Last Part
There are many CH4 abatement possibilities, but it is crucial to develop new technologies. However, no single method by now is available by which enteric CH4 can 100% be abated. Thus, many strategies are required to apply simultaneously to mitigate enteric CH4 to get either per kg beef or per liter milk production. Some of them include first calving at younger age, improved genetic merit of animals, shorter calving interval, better quality fodders, disease control, strategic use feed supplements such as probiotics, ionophores, NPN, minerals, fatty acids, organic acids or extracts etc. and better feed efficiency. Ruminants fed tropical forages produce more CH4 than those fed temperate ones. The temperate fodders are of good quality because they contain less fiber, more crude protein and nonstructural carbohydrates than those of tropical ones. Animals fed blend of grasses and leguminous fodders produce less CH4 than those fed grasses only. Tannins are secondary compounds which negatively influence fiber digestion thus affecting enteric CH4 production in ruminants. Use of high quality animal feed, (no doubt an expensive option for third world or developing countries) generally improves productivity and lowers the amount of GHS emitted per Kg of the product.
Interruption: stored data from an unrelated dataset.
===== src/rtl/led_pkg.sv =====
// Shared mode encoding for the LED mode sequencer and its helpers.
package led_pkg;

  localparam int MODE_W = 2;

  typedef enum logic [MODE_W-1:0] {
    MODE_OFF   = 2'd0,
    MODE_BLINK = 2'd1,
    MODE_SHIFT = 2'd2,
    MODE_COUNT = 2'd3
  } mode_e;

  function automatic mode_e next_mode(input mode_e m);
    case (m)
      MODE_OFF:   return MODE_BLINK;
      MODE_BLINK: return MODE_SHIFT;
      MODE_SHIFT: return MODE_COUNT;
      default:    return MODE_OFF;
    endcase
  endfunction

endpackage
File: src/rtl/fifo_uart_tx_if.sv
// Connection bundle between a sync_fifo read port and the fifo_uart_tx serial stage.
// fifo_rd_en is a one-cycle pop request that is only raised while the stage is idle.
// Standard mode: fifo_valid marks fifo_data for the single cycle after that pop.
// FWFT mode: fifo_data is the head word whenever fifo_empty is low, and fifo_valid is unused.
interface fifo_uart_tx_if #(
  parameter int WIDTH = 8
);
  logic [WIDTH-1:0] fifo_data;
  logic             fifo_empty;
  logic             fifo_valid;
  logic             fifo_rd_en;
  logic             tx;
  logic             busy;
  logic             frame_done;
  logic             rd_err;
  logic [15:0]      frame_count;

  modport master (
    input  fifo_data, fifo_empty, fifo_valid,
    output fifo_rd_en, tx, busy, frame_done, rd_err, frame_count
  );

  modport slave (
    output fifo_data, fifo_empty, fifo_valid,
    input  fifo_rd_en, tx, busy, frame_done, rd_err, frame_count
  );
endinterface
In ruminants productive system, nutritionists challenge is to devise ways and means by which daily weight gain can be increased by mitigating CH4. In this way quantitatively less amount of feed is used for maintenance and total lifetime enteric CH4 production are reduced, resulting in less CH4 per Kg live weight or per Kg meat produced. Considerable efforts are being devoted to develop strategies through maneuvering ruminal microorganisms to produce less CH4. These basic mitigating strategies include direct inhibiting methanogenesis by redirecting H2 into alternative products, decrease H2 production in the rumen and redirecting H2 utilization. Defaunation (removal of protozoa) in lambs produced 26% less enteric CH4 per Kg DM intake. However, much contradiction exists in the results that have been reported between in-vivo and in-vitro data and between long and short term defaunation trials.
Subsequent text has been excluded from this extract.